The data:
◇ ◇ ◇ ◇ ◇

From an optimization exercise on the open Yosys and OpenROAD flow, aimed at small area and a short achievable clock period; shortcuts taken in it are not production practice. At most, simulation tests tie the RTL to the original design; equivalence was not proved. Power is estimated from default activity; no workload was simulated.

==> flow/design.v <==
`timescale 1ns/1ps
module spi_acl_responder #(
  parameter int          ADDR_W  = 6,
  parameter logic [7:0]  DEVID   = 8'hAD,
  parameter int          SYNC_FF = 2
) (
  input  logic              CLK,
  input  logic              RST,
  input  logic              SCLK,
  input  logic              SS,
  input  logic              SDI,
  output logic              SDO,
  input  logic              smp_valid,
  input  logic [7:0]        smp_x,
  input  logic [7:0]        smp_y,
  input  logic [7:0]        smp_z,
  output logic [7:0]        pwr_ctl,
  output logic              wr_stb,
  output logic [ADDR_W-1:0] wr_addr,
  output logic [7:0]        wr_data,
  output logic              frame_done,
  output logic              cmd_err
);
  localparam logic [7:0] CMD_WR = 8'h0A;
  localparam logic [7:0] CMD_RD = 8'h0B;
  localparam logic [5:0] A_DEV  = 6'h00;
  localparam logic [5:0] A_X    = 6'h08;
  localparam logic [5:0] A_Y    = 6'h09;
  localparam logic [5:0] A_Z    = 6'h0A;
  localparam logic [5:0] A_PWR  = 6'h2D;
  typedef enum logic [2:0] {
    S_IDLE, S_CMD, S_ADDR, S_WDATA, S_RDATA, S_IGNORE
  } state_t;
  state_t state, state_next;
  logic [1:0] sclk_sync, ss_sync, sdi_sync;
  logic sclk_s, ss_s, sdi_s, sclk_d, ss_d;
  logic rise, fall, rise_nx, ss_rise, ss_fall, active;
  logic [2:0] bit_cnt;
  logic [7:0] sr, rx_next, rx_pre, tx_next;
  logic [5:0] addr, addr_inc;
  logic       addr_bad, is_rd, got_byte, read_only;
  logic       bd_pre, byte_done, c_wr, c_rd, wr_en, tx_load, tx_shift, rx_shift, to_rdata;
  logic       sdo_q;
  logic [7:0] pwr_q, smp_xq, smp_yq, smp_zq;
  logic       smp_ok;
  logic [5:0] pre_addr;
  logic       pre_bad, f_dev, f_smp, f_y, f_z, f_pwr, f_c0, f_c1;
  logic [7:0] ld_val, smp_sel;
  logic [2:0] rot8, rot7, rot5;
  logic       clr;
  logic [4:0] pa;
  logic [2:0] hl [8];
  logic [7:0] tail [8];
  logic [7:0] ins;
  logic [7:0] tail_sel;
  logic [2:0] cap_sel;
  logic       cap0, cap1;
  logic [7:0] cand0, cand1;
  assign sclk_s  = sclk_sync[1];
  assign ss_s    = ss_sync[1];
  assign sdi_s   = sdi_sync[1];
  assign rise    = sclk_s & ~sclk_d;
  assign fall    = ~sclk_s & sclk_d;
  assign rise_nx = sclk_sync[0] & ~sclk_s;
  assign ss_rise = ss_s & ~ss_d;
  assign ss_fall = ~ss_s & ss_d;
  assign active    = (state != S_IDLE) && !ss_s;
  assign rx_next   = {sr[6:0], sdi_s};
  assign rx_pre    = {sr[6:0], sdi_s};
  assign read_only = (addr == A_DEV) || (addr == A_X) || (addr == A_Y) || (addr == A_Z);
  assign addr_inc  = addr + 6'd1;
  assign bd_pre    = !RST && rise_nx && active && (bit_cnt == 3'd7);
  assign pwr_ctl = pwr_q;
  assign SDO     = sdo_q;
  always_ff @(posedge CLK) begin
    sclk_sync <= {sclk_sync[0], SCLK};
    sdi_sync  <= {sdi_sync[0], SDI};
    sclk_d    <= sclk_s;
    if (RST) begin
      ss_sync <= '0;
      ss_d    <= 1'b0;
    end else begin
      ss_sync <= {ss_sync[0], SS};
      ss_d    <= ss_s;
    end
  end
  always_ff @(posedge CLK) begin
    byte_done <= bd_pre;
    c_wr      <= rx_pre == CMD_WR;
    c_rd      <= rx_pre == CMD_RD;
    wr_en     <= bd_pre && state == S_WDATA && !addr_bad && !read_only;
  end
  always_ff @(posedge CLK) begin
    if (RST) state <= S_IDLE;
    else     state <= state_next;
  end
  always_comb begin
    state_next = state;
    if (ss_s) begin
      state_next = S_IDLE;
    end else begin
      case (state)
        S_IDLE:  if (ss_fall) state_next = S_CMD;
        S_CMD:   if (byte_done) state_next = (c_wr || c_rd) ? S_ADDR : S_IGNORE;
        S_ADDR:  if (byte_done) state_next = is_rd ? S_RDATA : S_WDATA;
        default: state_next = state;
      endcase
    end
  end
  always_comb begin
    if (state == S_ADDR) begin
      pre_addr = rx_pre[5:0];
      pre_bad  = rx_pre[7:6] != 2'b00;
    end else begin
      pre_addr = addr_inc;
      pre_bad  = addr_bad;
    end
  end
  always_ff @(posedge CLK) begin
    f_dev <= !pre_bad && pre_addr == A_DEV;
    f_smp <= !pre_bad && (pre_addr == A_X || pre_addr == A_Y || pre_addr == A_Z);
    f_y   <= pre_addr[0];
    f_z   <= pre_addr[1];
    f_pwr <= !pre_bad && pre_addr == A_PWR;
    f_c0  <= !pre_bad && !pre_addr[0] && pre_addr != A_DEV && pre_addr != A_X && pre_addr != A_Z;
    f_c1  <= !pre_bad && pre_addr[0] && pre_addr != A_Y && pre_addr != A_PWR;
  end
  assign smp_sel = f_z ? smp_zq : f_y ? smp_yq : smp_xq;
  assign ld_val  = ({8{f_dev}} & DEVID) | ({8{f_smp && smp_ok}} & smp_sel) | ({8{f_pwr}} & pwr_q) |
                   ({8{f_c0}} & cand0) | ({8{f_c1}} & cand1);
  assign to_rdata = (state == S_ADDR && is_rd) || state == S_RDATA;
  assign tx_load  = byte_done && to_rdata;
  assign tx_shift = active && state == S_RDATA && fall && bit_cnt != 3'd0;
  assign rx_shift = active && state != S_RDATA && rise;
  assign tx_next  = tx_load ? ld_val : tx_shift ? {sr[6:0], 1'b0} : rx_shift ? rx_next : sr;
  always_ff @(posedge CLK) begin
    sr <= tx_next;
    if (!active) begin
      bit_cnt  <= '0;
      got_byte <= 1'b0;
    end else begin
      if (rise) bit_cnt <= bit_cnt + 3'd1;
      if (byte_done) got_byte <= 1'b1;
      if (byte_done && state == S_CMD) is_rd <= c_rd;
      if (byte_done && state == S_ADDR) begin
        addr     <= rx_next[5:0];
        addr_bad <= rx_next[7:6] != 2'b00;
      end else if (byte_done && (state == S_WDATA || state == S_RDATA)) begin
        addr     <= addr_inc;
      end
    end
  end
  always_ff @(posedge CLK) begin
    if (RST) sdo_q <= 1'b0;
    else     sdo_q <= to_rdata && !ss_s && !ss_sync[0] && (state == S_RDATA || byte_done) && tx_next[7];
  end
  always_ff @(posedge CLK) begin
    if (RST) pwr_q <= 8'h00;
    else if (wr_en && addr == A_PWR) pwr_q <= rx_next;
    if (smp_valid) begin
      smp_xq <= smp_x;
      smp_yq <= smp_y;
      smp_zq <= smp_z;
    end
    if (RST) smp_ok <= 1'b0;
    else if (smp_valid) smp_ok <= 1'b1;
  end
  always_ff @(posedge CLK) begin
    if (RST) begin
      rot8 <= 3'd0;
      rot7 <= 3'd1;
      rot5 <= 3'd3;
      clr  <= 1'b1;
    end else begin
      rot8 <= rot8 + 3'd1;
      rot7 <= (rot7 == 3'd7) ? 3'd1 : rot7 + 3'd1;
      rot5 <= (rot5 == 3'd7) ? 3'd3 : rot5 + 3'd1;
      if (rot8 == 3'd7) clr <= 1'b0;
    end
  end
  assign hl[0] = rot7;
  assign hl[1] = rot5;
  assign hl[2] = rot8;
  assign hl[3] = rot8;
  assign hl[4] = rot8;
  assign hl[5] = (rot7 == 3'd5) ? 3'd0 : rot7;
  assign hl[6] = rot8;
  assign hl[7] = rot8;
  function automatic int rlen(input int r);
    case (r)
      0:       rlen = 7;
      1:       rlen = 5;
      5:       rlen = 7;
      default: rlen = 8;
    endcase
  endfunction
  for (genvar r = 0; r < 8; r++) begin : g_ins
    assign ins[r] = clr || (wr_addr[5:3] == 3'(r) && wr_addr[2:0] == hl[r]);
  end
  for (genvar r = 0; r < 8; r++) begin : g_ring
    localparam int L = rlen(r);
    logic [8*L-1:0] q;
    assign tail[r] = q[8*L-1:8*L-8];
    always_ff @(posedge CLK) q <= {ins[r] ? wr_data : q[7:0], q[8*L-1:8]};
  end
  always_comb begin
    if (state == S_ADDR) pa = (bit_cnt == 3'd7) ? sr[4:0] : {sr[3:0], sdi_s};
    else                 pa = addr_inc[5:1];
  end
  always_ff @(posedge CLK) begin
    cap_sel <= pa[4:2];
    cap0    <= hl[pa[4:2]] == {pa[1:0], 1'b0};
    cap1    <= hl[pa[4:2]] == {pa[1:0], 1'b1};
  end
  assign tail_sel = tail[cap_sel];
  always_ff @(posedge CLK) begin
    if (cap0) cand0 <= tail_sel;
    if (cap1) cand1 <= tail_sel;
  end
  always_ff @(posedge CLK) begin
    if (RST) begin
      wr_stb     <= 1'b0;
      wr_addr    <= '0;
      wr_data    <= '0;
      frame_done <= 1'b0;
      cmd_err    <= 1'b0;
    end else begin
      wr_stb     <= wr_en;
      frame_done <= ss_rise && got_byte;
      if (wr_en) begin
        wr_addr <= addr;
        wr_data <= rx_next;
      end
      if (byte_done && state == S_CMD && !c_wr && !c_rd)
        cmd_err <= 1'b1;
    end
  end
endmodule
Settings: LEC_CHECK=0, ABC_CLOCK_PERIOD_IN_PS=2200, CAP_MARGIN=20, CORE_MARGIN=2, CORE_UTILIZATION=40, CTS_BUF_LIST=sky130_fd_sc_hd__clkbuf_16, CTS_CLUSTER_DIAMETER=60, CTS_CLUSTER_SIZE=30, SETUP_SLACK_MARGIN=3.8, SLEW_MARGIN=20; clock period 6.0 ns.
run.sh (not shown) runs the stock make flow with config.mk's settings and CLKGATE_MAP_FILE= SYNTH_SCRIPT=/design/flow/synth_recipe.tcl, a recipe that flattens the netlist after the stock synthesis.
Edit:
--- a/flow/design.v
+++ b/flow/design.v
@@ -35,12 +35,12 @@
   logic [1:0] sclk_sync, ss_sync, sdi_sync;
   logic sclk_s, ss_s, sdi_s, sclk_d, ss_d;
   logic rise, fall, rise_nx, ss_rise, ss_fall, active;
   logic [2:0] bit_cnt;
-  logic [7:0] sr, rx_next, rx_pre, tx_next;
+  logic [7:0] rx_sr, rx_next, rx_pre, tx_sr, tx_next;
   logic [5:0] addr, addr_inc;
   logic       addr_bad, is_rd, got_byte, read_only;
-  logic       bd_pre, byte_done, c_wr, c_rd, wr_en, tx_load, tx_shift, rx_shift, to_rdata;
+  logic       bd_pre, byte_done, c_wr, c_rd, wr_en, tx_load, tx_shift, to_rdata;
   logic       sdo_q;
   logic [7:0] pwr_q, smp_xq, smp_yq, smp_zq;
   logic       smp_ok;
   logic [5:0] pre_addr;
@@ -64,10 +64,10 @@
   assign rise_nx = sclk_sync[0] & ~sclk_s;
   assign ss_rise = ss_s & ~ss_d;
   assign ss_fall = ~ss_s & ss_d;
   assign active    = (state != S_IDLE) && !ss_s;
-  assign rx_next   = {sr[6:0], sdi_s};
-  assign rx_pre    = {sr[6:0], sdi_s};
+  assign rx_next   = {rx_sr[6:0], sdi_s};
+  assign rx_pre    = {rx_sr[6:0], sdi_s};
   assign read_only = (addr == A_DEV) || (addr == A_X) || (addr == A_Y) || (addr == A_Z);
   assign addr_inc  = addr + 6'd1;
   assign bd_pre    = !RST && rise_nx && active && (bit_cnt == 3'd7);
   assign pwr_ctl = pwr_q;
@@ -130,17 +130,19 @@
                    ({8{f_c0}} & cand0) | ({8{f_c1}} & cand1);
   assign to_rdata = (state == S_ADDR && is_rd) || state == S_RDATA;
   assign tx_load  = byte_done && to_rdata;
   assign tx_shift = active && state == S_RDATA && fall && bit_cnt != 3'd0;
-  assign rx_shift = active && state != S_RDATA && rise;
-  assign tx_next  = tx_load ? ld_val : tx_shift ? {sr[6:0], 1'b0} : rx_shift ? rx_next : sr;
-  always_ff @(posedge CLK) begin
-    sr <= tx_next;
+  assign tx_next  = tx_load ? ld_val : tx_shift ? {tx_sr[6:0], 1'b0} : tx_sr;
+  always_ff @(posedge CLK) begin
+    tx_sr <= tx_next;
     if (!active) begin
       bit_cnt  <= '0;
       got_byte <= 1'b0;
     end else begin
-      if (rise) bit_cnt <= bit_cnt + 3'd1;
+      if (rise) begin
+        rx_sr   <= rx_next;
+        bit_cnt <= bit_cnt + 3'd1;
+      end
       if (byte_done) got_byte <= 1'b1;
       if (byte_done && state == S_CMD) is_rd <= c_rd;
       if (byte_done && state == S_ADDR) begin
         addr     <= rx_next[5:0];
@@ -193,19 +195,20 @@
       5:       rlen = 7;
       default: rlen = 8;
     endcase
   endfunction
-  for (genvar r = 0; r < 8; r++) begin : g_ins
-    assign ins[r] = clr || (wr_addr[5:3] == 3'(r) && wr_addr[2:0] == hl[r]);
+  always_ff @(posedge CLK) begin
+    for (int r = 0; r < 8; r++)
+      ins[r] <= clr || (wr_addr[5:3] == 3'(r) && wr_addr[2:0] == hl[r] && !wr_en);
   end
   for (genvar r = 0; r < 8; r++) begin : g_ring
     localparam int L = rlen(r);
     logic [8*L-1:0] q;
     assign tail[r] = q[8*L-1:8*L-8];
-    always_ff @(posedge CLK) q <= {ins[r] ? wr_data : q[7:0], q[8*L-1:8]};
+    always_ff @(posedge CLK) q <= {q[7:0], ins[r] ? wr_data : q[8*L-1:8*L-8], q[8*L-9:8]};
   end
   always_comb begin
-    if (state == S_ADDR) pa = (bit_cnt == 3'd7) ? sr[4:0] : {sr[3:0], sdi_s};
+    if (state == S_ADDR) pa = (bit_cnt == 3'd7) ? rx_sr[4:0] : {rx_sr[3:0], sdi_s};
     else                 pa = addr_inc[5:1];
   end
   always_ff @(posedge CLK) begin
     cap_sel <= pa[4:2];
What happened: Via count came out higher slightly. Power came out higher by a few percent. Worst setup slack gains 0.054 ns. Clock-buffer cell count came out higher by 6. Combinational power came out lower by about a fifth. Sequential power came out higher by a few percent. Design area came out higher slightly.
The RTL of the first run of this note was laid out without a check of its function.

[re-timing with driven ports]
Ports are ideal in the flow. The routed layouts listed here were re-timed in OpenROAD. Step 1 assumes that a clkbuf_16 drives the clock port and a buf_2 every other input. Step 2 adds t to the input delays and takes it off the output delays; t is the mean of the earliest and latest rising clock arrival at the registers after step 1. Input paths then give back, and output paths get back, about the clock's delay inside the block. Slacks: ideal / step 1 / step 2; pairs: ideal / step 1.
run | t, ns | setup slack, ns | hold WS [ns] | worst setup path at the end | latest minus earliest clock arrival (ns)
the first run | 0.635 | 3.686 / 3.632 / 3.624 | 0.324 / 0.324 / 0.324 | input to register | 0.025 / 0.025
the second run | 0.599 | 3.740 / 3.687 / 3.320 | 0.318 / 0.318 / 0.318 | input to register | 0.040 / 0.039
After both steps setup and hold are still met in every run listed. For the second run, which loses most, drivers alone change the setup slack by -0.053 ns; drivers and shift together by -0.420 ns.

◇ ◇ ◇ ◇ ◇

About this task:
Which lines above hold the string "DEVID"? Copy each of them.

Exercise solution:
  parameter logic [7:0]  DEVID   = 8'hAD,
  assign ld_val  = ({8{f_dev}} & DEVID) | ({8{f_smp && smp_ok}} & smp_sel) | ({8{f_pwr}} & pwr_q) |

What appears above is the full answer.